La polizia russa ha riferito all’agenzia di Stato Tass questa mattina che l’ordigno sarebbe stato fatto esplodere a distanza. “Presumibilmente, l’auto”, una Jeep di proprietà del padre, « è stata monitorata e il suo movimento è stato controllato », ha affermato la fonte a Tass.
Ieri la macchina della comunicazione del Cremlino pendeva tutta verso le accuse all’Ucraina: diversi commentatori accreditavano l’ipotesi di una responsabilità di Kiev, mentre Denis Pushilin, capo dell’autoproclamata repubblica di Donetsk, definiva senza mezzi termini i governanti ucraini “vigliacchi infami » e “terroristi”. Parole citate dalla portavoce del ministero degli Esteri di Mosca, Maria Zakharova, secondo la quale se tale pista fosse confermata, « avremo la conferma della politica del terrorismo di Stato messa in atto dal regime di Kiev ». Olesya Loseva, conduttrice di un programma televisivo al quale Dugina era spesso ospite, ha parlato di “un crimine mostruoso, un atto di intimidazione, un segnale per tutti noi » e aggiunto che la giornalista « è morta per i suoi ideali, è morta perché non aveva paura di quello che avrebbe dovuto essere urlato tempo fa”.
Stamattina è invece arrivata una sorta di rivendicazione, di segno opposto ma al momento priva di riscontro: « Dichiariamo il presidente Putin un usurpatore del potere e un criminale di guerra che ha emendato la Costituzione, scatenato una guerra fratricida tra i popoli slavi e mandato i soldati russi a una morte certa e insensata », sarebbe il comunicato rilasciato dall’Esercito repubblicano nazionale, formazione clandestina avversa a Putin di cui non si è mai avuto notizia precedenza. A riportarlo è stato Ilya Ponomarev, ex membro della Duma russa espulso per attività anti-Cremlino, aggiungendo che il gruppo sarebbe pronto a condurre ulteriori attacchi simili contro obiettivi di alto profilo collegati al Cremlino, inclusi funzionari, oligarchi e membri delle agenzie di sicurezza russe.

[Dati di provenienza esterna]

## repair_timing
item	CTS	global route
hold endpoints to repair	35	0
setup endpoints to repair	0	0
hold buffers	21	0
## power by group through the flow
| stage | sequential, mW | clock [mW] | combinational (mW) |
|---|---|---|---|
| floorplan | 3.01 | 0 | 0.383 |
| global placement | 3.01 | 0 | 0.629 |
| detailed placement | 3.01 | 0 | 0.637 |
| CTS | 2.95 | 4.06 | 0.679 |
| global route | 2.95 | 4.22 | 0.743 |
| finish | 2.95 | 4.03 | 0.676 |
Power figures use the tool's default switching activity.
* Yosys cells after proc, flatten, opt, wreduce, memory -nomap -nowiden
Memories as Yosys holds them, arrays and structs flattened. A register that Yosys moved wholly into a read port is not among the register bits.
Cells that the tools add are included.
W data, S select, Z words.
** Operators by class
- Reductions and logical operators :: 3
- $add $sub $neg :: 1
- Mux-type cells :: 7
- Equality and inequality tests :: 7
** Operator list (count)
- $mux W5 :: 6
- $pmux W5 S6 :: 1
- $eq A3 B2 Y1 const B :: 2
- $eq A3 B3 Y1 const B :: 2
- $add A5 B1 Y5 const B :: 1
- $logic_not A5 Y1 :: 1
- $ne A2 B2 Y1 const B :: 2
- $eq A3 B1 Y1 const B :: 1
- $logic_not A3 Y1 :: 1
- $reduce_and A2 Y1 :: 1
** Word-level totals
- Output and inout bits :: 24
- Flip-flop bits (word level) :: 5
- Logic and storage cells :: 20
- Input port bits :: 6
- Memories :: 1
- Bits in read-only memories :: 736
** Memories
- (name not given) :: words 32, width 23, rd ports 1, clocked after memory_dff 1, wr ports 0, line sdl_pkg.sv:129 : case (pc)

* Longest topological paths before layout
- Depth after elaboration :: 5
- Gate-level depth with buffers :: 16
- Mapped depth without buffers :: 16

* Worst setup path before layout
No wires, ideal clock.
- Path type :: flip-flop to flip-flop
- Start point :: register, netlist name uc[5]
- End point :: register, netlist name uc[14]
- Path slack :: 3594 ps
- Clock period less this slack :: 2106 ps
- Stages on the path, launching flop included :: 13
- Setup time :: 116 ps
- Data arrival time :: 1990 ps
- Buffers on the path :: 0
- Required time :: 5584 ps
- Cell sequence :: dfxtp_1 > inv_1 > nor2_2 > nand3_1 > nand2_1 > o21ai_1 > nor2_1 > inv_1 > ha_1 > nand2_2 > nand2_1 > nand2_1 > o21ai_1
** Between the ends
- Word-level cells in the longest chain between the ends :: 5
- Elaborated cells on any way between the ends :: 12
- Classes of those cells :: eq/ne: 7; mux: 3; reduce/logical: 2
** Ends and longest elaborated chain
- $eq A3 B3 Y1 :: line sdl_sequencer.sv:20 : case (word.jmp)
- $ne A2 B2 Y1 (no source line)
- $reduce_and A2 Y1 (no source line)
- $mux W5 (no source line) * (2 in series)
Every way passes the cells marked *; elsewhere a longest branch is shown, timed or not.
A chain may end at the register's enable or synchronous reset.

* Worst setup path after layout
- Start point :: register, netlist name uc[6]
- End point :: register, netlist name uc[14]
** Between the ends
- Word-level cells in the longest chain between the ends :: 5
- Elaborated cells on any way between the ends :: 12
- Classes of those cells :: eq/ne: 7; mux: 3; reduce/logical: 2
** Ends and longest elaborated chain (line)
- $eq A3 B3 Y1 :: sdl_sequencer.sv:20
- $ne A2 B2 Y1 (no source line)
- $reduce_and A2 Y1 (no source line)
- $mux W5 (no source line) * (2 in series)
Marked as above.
===== src/design/sdl_pkg.sv =====
// types, constants and microprogram of the second difference limiter
package sdl_pkg;

  localparam int SAMPLE_W  = 24;
  localparam int STATE_W   = 48;
  localparam int MAG_W     = 32;
  localparam int CFG_W     = 25;
  localparam int CFG_IDX_W = 3;
  localparam int K_W       = 25;
  localparam int OPA_W     = 25;
  localparam int PROD_W    = 50;
  localparam int ACC_W     = 74;
  localparam int D2_W      = 51;
  localparam int MAGF_W    = D2_W - 1;
  localparam int LIM_W     = 32;
  localparam int HALF_W    = 24;
  localparam int PC_W      = 5;

  localparam logic [16:0] UNITY_Q16     = 17'h10000;
  localparam logic [16:0] CAP_RESET     = 17'd65536;
  localparam logic [15:0] THR_RESET     = 16'd32768;
  localparam logic [16:0] DAMP_RESET    = 17'd65536;
  localparam logic [16:0] SMOOTH_RESET  = 17'd0;
  localparam logic [24:0] GAIN_RESET    = 25'd65536;
  localparam logic [22:0] IGAIN_RESET   = 23'd65536;

  typedef struct packed {
    logic                       chan;
    logic signed [SAMPLE_W-1:0] in_sample;
  } in_beat_t;

  typedef struct packed {
    logic                       out_chan;
    logic signed [SAMPLE_W-1:0] out_sample;
    logic [MAG_W-1:0]           second_diff_mag;
  } out_beat_t;

  typedef enum logic [CFG_IDX_W-1:0] {
    REG_CAP_LEVEL     = 3'd0,
    REG_THRESHOLD     = 3'd1,
    REG_INV_DAMP      = 3'd2,
    REG_SMOOTH_WEIGHT = 3'd3,
    REG_GAIN          = 3'd4,
    REG_INV_GAIN      = 3'd5
  } cfg_reg_t;

  typedef struct packed {
    logic [LIM_W-1:0] lim;
    logic [24:0]      gain;
    logic [16:0]      inv_damp;
    logic [16:0]      w;
    logic [16:0]      wc;
    logic [22:0]      inv_gain;
  } cfg_view_t;

  typedef enum logic [2:0] {MS_X, MS_T, MS_DI, MS_D, MS_R} mul_src_t;
  typedef enum logic [2:0] {KS_GAIN, KS_DAMP, KS_W, KS_WC, KS_IGAIN} k_sel_t;
  typedef enum logic [1:0] {ACC_HOLD, ACC_LOAD, ACC_ADD_HI} acc_op_t;
  typedef enum logic [1:0] {SH_8, SH_16, SH_24} sh_sel_t;
  typedef enum logic [3:0] {
    DST_NONE, DST_CAPTURE, DST_G, DST_D2DI, DST_MAG, DST_T, DST_R_SCALED,
    DST_R_G, DST_D, DST_M1, DST_R_MIX, DST_OUT
  } dst_t;
  typedef enum logic [2:0] {
    J_NEXT, J_ALWAYS, J_IF_NOT_OVER, J_IF_EQ, J_WAIT_IN, J_WAIT_OUT
  } jmp_t;

  typedef logic [PC_W-1:0] pc_t;

  typedef struct packed {
    mul_src_t mul_src;
    logic     mul_hi;
    k_sel_t   k_sel;
    acc_op_t  acc_op;
    sh_sel_t  sh_sel;
    dst_t     dst;
    jmp_t     jmp;
    pc_t      target;
  } ucode_t;

  typedef struct packed {
    logic over;
    logic d_eq_di;
    logic out_free;
  } dp_status_t;

  // program steps
  localparam pc_t PC_IDLE        = 5'd0;
  localparam pc_t PC_G_MUL       = 5'd1;
  localparam pc_t PC_G_LOAD      = 5'd2;
  localparam pc_t PC_G_SCALE     = 5'd3;
  localparam pc_t PC_D2          = 5'd4;
  localparam pc_t PC_MAG         = 5'd5;
  localparam pc_t PC_CLAMP       = 5'd6;
  localparam pc_t PC_DAMP_LO     = 5'd7;
  localparam pc_t PC_DAMP_HI     = 5'd8;
  localparam pc_t PC_DAMP_ADD    = 5'd9;
  localparam pc_t PC_DAMP_SCALE  = 5'd10;
  localparam pc_t PC_PASS        = 5'd11;
  localparam pc_t PC_SLOPE       = 5'd12;
  localparam pc_t PC_BLEND_CHK   = 5'd13;
  localparam pc_t PC_BLEND_DI_HI = 5'd14;
  localparam pc_t PC_BLEND_D_LO  = 5'd15;
  localparam pc_t PC_BLEND_D_HI  = 5'd16;
  localparam pc_t PC_BLEND_ADD   = 5'd17;
  localparam pc_t PC_BLEND_SUM   = 5'd18;
  localparam pc_t PC_OUT_LO      = 5'd19;
  localparam pc_t PC_OUT_HI      = 5'd20;
  localparam pc_t PC_OUT_ADD     = 5'd21;
  localparam pc_t PC_OUT         = 5'd22;

  function automatic ucode_t uword(mul_src_t ms, logic hi, k_sel_t ks, acc_op_t ao,
                                   sh_sel_t sh, dst_t ds, jmp_t jp, pc_t tg);
    ucode_t w;
    w.mul_src = ms;
    w.mul_hi  = hi;
    w.k_sel   = ks;
    w.acc_op  = ao;
    w.sh_sel  = sh;
    w.dst     = ds;
    w.jmp     = jp;
    w.target  = tg;
    return w;
  endfunction

  // control store: one word per step
  function automatic ucode_t ucode_rom(pc_t pc);
    ucode_t w;
    case (pc)
      PC_IDLE:        w = uword(MS_X, 1'b0, KS_GAIN, ACC_HOLD, SH_8, DST_CAPTURE,
                                J_WAIT_IN, PC_IDLE);
      PC_G_MUL:       w = uword(MS_X, 1'b0, KS_GAIN, ACC_HOLD, SH_8, DST_NONE,
                                J_NEXT, PC_IDLE);
      PC_G_LOAD:      w = uword(MS_X, 1'b0, KS_GAIN, ACC_LOAD, SH_8, DST_NONE,
                                J_NEXT, PC_IDLE);
      PC_G_SCALE:     w = uword(MS_X, 1'b0, KS_GAIN, ACC_HOLD, SH_8, DST_G,
                                J_NEXT, PC_IDLE);
      PC_D2:          w = uword(MS_X, 1'b0, KS_GAIN, ACC_HOLD, SH_8, DST_D2DI,
                                J_NEXT, PC_IDLE);
      PC_MAG:         w = uword(MS_X, 1'b0, KS_GAIN, ACC_HOLD, SH_8, DST_MAG,
                                J_NEXT, PC_IDLE);
      PC_CLAMP:       w = uword(MS_X, 1'b0, KS_GAIN, ACC_HOLD, SH_8, DST_T,
                                J_IF_NOT_OVER, PC_PASS);
      PC_DAMP_LO:     w = uword(MS_T, 1'b0, KS_DAMP, ACC_HOLD, SH_16, DST_NONE,
                                J_NEXT, PC_IDLE);
      PC_DAMP_HI:     w = uword(MS_T, 1'b1, KS_DAMP, ACC_LOAD, SH_16, DST_NONE,
                                J_NEXT, PC_IDLE);
      PC_DAMP_ADD:    w = uword(MS_T, 1'b1, KS_DAMP, ACC_ADD_HI, SH_16, DST_NONE,
                                J_NEXT, PC_IDLE);
      PC_DAMP_SCALE:  w = uword(MS_T, 1'b0, KS_DAMP, ACC_HOLD, SH_16, DST_R_SCALED,
                                J_ALWAYS, PC_SLOPE);
      PC_PASS:        w = uword(MS_T, 1'b0, KS_DAMP, ACC_HOLD, SH_16, DST_R_G,
                                J_NEXT, PC_IDLE);
      PC_SLOPE:       w = uword(MS_DI, 1'b0, KS_W, ACC_HOLD, SH_16, DST_D,
                                J_NEXT, PC_IDLE);
      PC_BLEND_CHK:   w = uword(MS_DI, 1'b0, KS_W, ACC_HOLD, SH_16, DST_NONE,
                                J_IF_EQ, PC_OUT_LO);
      PC_BLEND_DI_HI: w = uword(MS_DI, 1'b1, KS_W, ACC_LOAD, SH_16, DST_NONE,
                                J_NEXT, PC_IDLE);
      PC_BLEND_D_LO:  w = uword(MS_D, 1'b0, KS_WC, ACC_ADD_HI, SH_16, DST_NONE,
                                J_NEXT, PC_IDLE);
      PC_BLEND_D_HI:  w = uword(MS_D, 1'b1, KS_WC, ACC_LOAD, SH_16, DST_M1,
                                J_NEXT, PC_IDLE);
      PC_BLEND_ADD:   w = uword(MS_D, 1'b1, KS_WC, ACC_ADD_HI, SH_16, DST_NONE,
                                J_NEXT, PC_IDLE);
      PC_BLEND_SUM:   w = uword(MS_D, 1'b0, KS_WC, ACC_HOLD, SH_16, DST_R_MIX,
                                J_NEXT, PC_IDLE);
      PC_OUT_LO:      w = uword(MS_R, 1'b0, KS_IGAIN, ACC_HOLD, SH_24, DST_NONE,
                                J_NEXT, PC_IDLE);
      PC_OUT_HI:      w = uword(MS_R, 1'b1, KS_IGAIN, ACC_LOAD, SH_24, DST_NONE,
                                J_NEXT, PC_IDLE);
      PC_OUT_ADD:     w = uword(MS_R, 1'b1, KS_IGAIN, ACC_ADD_HI, SH_24, DST_NONE,
                                J_NEXT, PC_IDLE);
      PC_OUT:         w = uword(MS_R, 1'b0, KS_IGAIN, ACC_HOLD, SH_24, DST_OUT,
                                J_WAIT_OUT, PC_IDLE);
      default:        w = uword(MS_X, 1'b0, KS_GAIN, ACC_HOLD, SH_8, DST_NONE,
                                J_ALWAYS, PC_IDLE);
    endcase
    return w;
  endfunction

endpackage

Quale che sia la mano che ha messo l’esplosivo, questo attentato ha complicato la situazione per Vladimir Putin e scosso l’élite russa, secondo un’analisi pubblicata oggi in prima pagina dal New York Times. L’attentato, scrive il quotidiano della grande mela, « ha il potenziale per complicare ulteriormente gli sforzi di Putin per portare avanti la guerra in Ucraina pur mantenendo un senso di normalità a casa », anche perché « arriva sulla scia di una serie di attacchi ucraini in profondità dietro la linea del fronte nella penisola della Crimea controllata dalla Russia, e perché molti dei più accesi sostenitori della guerra hanno chiesto a Putin di lanciare un nuovo assalto all’Ucraina per rappresaglia ».